**** Data for the task ****
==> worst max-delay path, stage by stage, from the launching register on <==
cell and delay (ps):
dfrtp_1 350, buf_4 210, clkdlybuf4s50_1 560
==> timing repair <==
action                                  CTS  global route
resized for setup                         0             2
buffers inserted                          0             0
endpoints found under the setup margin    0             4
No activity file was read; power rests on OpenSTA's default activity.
<file path="config.mk">
export PLATFORM = sky130hd
export DESIGN_NAME = alu_cmd_sequencer
export DESIGN_NICKNAME = d
export VERILOG_FILES = /design/src/rtl/alu_cmd_sequencer.sv
export SDC_FILE = /design/constraint.sdc
export NUM_CORES = 1
export LEC_CHECK = 0
export ABC_CLOCK_PERIOD_IN_PS = 2300
export BUFFER_PORTS_ARGS = -buffer_cell sky130_fd_sc_hd__buf_2
export CORE_MARGIN = 2
export CORE_UTILIZATION = 50
export DETAILED_ROUTE_END_ITERATION = 6
export PLACE_DENSITY_LB_ADDON = 0.08
export SKIP_LAST_GASP = 1
export SYNTH_ARGS = -nofsm -noshare
export SYNTH_HDL_FRONTEND = slang
export SYNTH_SLANG_ARGS = --single-unit
</file>
<file path="constraint.sdc">
create_clock -name clk -period 2.3 [get_ports clk]
set_clock_uncertainty 0.2 [all_clocks]
set_input_delay 0.46 -clock clk [delete_from_list [all_inputs] [get_ports clk]]
set_output_delay 0.46 -clock clk [all_outputs]
set_load 0.005 [all_outputs]
</file>
$ cat src/rtl/stopwatch_counter.sv
`default_nettype none
// ============================================================================
// Module   : stopwatch_counter
// Purpose  : MM:SS BCD stopwatch driven by sampled 1 Hz / 2 Hz divider ticks,
//            with run / hold / adjust modes and a wrap pulse.
// Revision : 1.0 - initial release
// ============================================================================
module stopwatch_counter #(
  parameter int MAX_MIN      = 99,
  parameter bit START_PAUSED = 1'b0
) (
  input  logic       CLK_REF,
  input  logic       CLK_RES,
  input  logic       TICK_1HZ,
  input  logic       TICK_2HZ,
  input  logic       PAUSE_PULSE,
  input  logic       ADJ,
  input  logic       SEL,
  output logic [3:0] MIN_TENS,
  output logic [3:0] MIN_ONES,
  output logic [3:0] SEC_TENS,
  output logic [3:0] SEC_ONES,
  output logic       PAUSED,
  output logic       ROLLOVER
);

  typedef enum logic [1:0] {
    MODE_RUN    = 2'd0,
    MODE_HOLD   = 2'd1,
    MODE_ADJUST = 2'd2
  } mode_t;

  localparam logic [6:0] MAX_MIN_VAL = 7'(MAX_MIN);

  // Tick sample pipelines (start high so a tick already high yields no edge)
  logic t1_s1, t1_s2, t2_s1, t2_s2;
  logic ev1, ev2;

  logic [3:0] min_tens, min_ones, sec_tens, sec_ones;
  logic       paused;
  logic       rollover;
  mode_t      mode;

  // Incremented-field candidates
  logic [3:0] sec_tens_inc, sec_ones_inc, min_tens_inc, min_ones_inc;
  logic [6:0] min_value;
  logic       sec_wrap, min_wrap;

  assign ev1 = t1_s1 & ~t1_s2;
  assign ev2 = t2_s1 & ~t2_s2;

  // Mode is a pure function of ADJ and the current pause flag
  always_comb begin
    mode = MODE_RUN;
    if (ADJ)         mode = MODE_ADJUST;
    else if (paused) mode = MODE_HOLD;
  end

  // BCD +1 for seconds (wrap at 59) and minutes (wrap at MAX_MIN)
  always_comb begin
    sec_wrap     = (sec_tens == 4'd5) && (sec_ones == 4'd9);
    sec_ones_inc = sec_ones + 4'd1;
    sec_tens_inc = sec_tens;
    if (sec_ones == 4'd9) begin
      sec_ones_inc = 4'd0;
      sec_tens_inc = sec_wrap ? 4'd0 : sec_tens + 4'd1;
    end

    min_value    = ({3'b000, min_tens} * 7'd10) + {3'b000, min_ones};
    min_wrap     = (min_value == MAX_MIN_VAL);
    min_ones_inc = min_ones + 4'd1;
    min_tens_inc = min_tens;
    if (min_wrap) begin
      min_ones_inc = 4'd0;
      min_tens_inc = 4'd0;
    end else if (min_ones == 4'd9) begin
      min_ones_inc = 4'd0;
      min_tens_inc = min_tens + 4'd1;
    end
  end

  // State register: tick sampling, pause flag, digit updates, wrap pulse
  always_ff @(posedge CLK_REF) begin
    if (CLK_RES) begin
      t1_s1    <= 1'b1;
      t1_s2    <= 1'b1;
      t2_s1    <= 1'b1;
      t2_s2    <= 1'b1;
      paused   <= START_PAUSED;
      rollover <= 1'b0;
      min_tens <= 4'd0;
      min_ones <= 4'd0;
      sec_tens <= 4'd0;
      sec_ones <= 4'd0;
    end else begin
      t1_s1    <= TICK_1HZ;
      t1_s2    <= t1_s1;
      t2_s1    <= TICK_2HZ;
      t2_s2    <= t2_s1;
      paused   <= paused ^ PAUSE_PULSE;
      rollover <= 1'b0;
      case (mode)
        MODE_RUN: begin
          if (ev1) begin
            sec_tens <= sec_tens_inc;
            sec_ones <= sec_ones_inc;
            if (sec_wrap) begin
              min_tens <= min_tens_inc;
              min_ones <= min_ones_inc;
              rollover <= min_wrap;
            end
          end
        end
        MODE_ADJUST: begin
          // SEL only matters on the 2 Hz event cycle; 1 Hz events are dropped
          if (ev2) begin
            if (SEL) begin
              sec_tens <= sec_tens_inc;
              sec_ones <= sec_ones_inc;
            end else begin
              min_tens <= min_tens_inc;
              min_ones <= min_ones_inc;
            end
          end
        end
        default: begin
          // Hold: events are discarded, digits frozen
        end
      endcase
    end
  end

  assign MIN_TENS = min_tens;
  assign MIN_ONES = min_ones;
  assign SEC_TENS = sec_tens;
  assign SEC_ONES = sec_ones;
  assign PAUSED   = paused;
  assign ROLLOVER = rollover;

endmodule
`default_nettype wire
****
* [Task requirements]:
Please transcribe only the portion of the material that starts at the line containing "assign SEC_TENS = sec_tens;" and runs through its last line, inclusive, exactly as given.

* [Exercise response]:
  assign SEC_TENS = sec_tens;
  assign SEC_ONES = sec_ones;
  assign PAUSED   = paused;
  assign ROLLOVER = rollover;

endmodule
`default_nettype wire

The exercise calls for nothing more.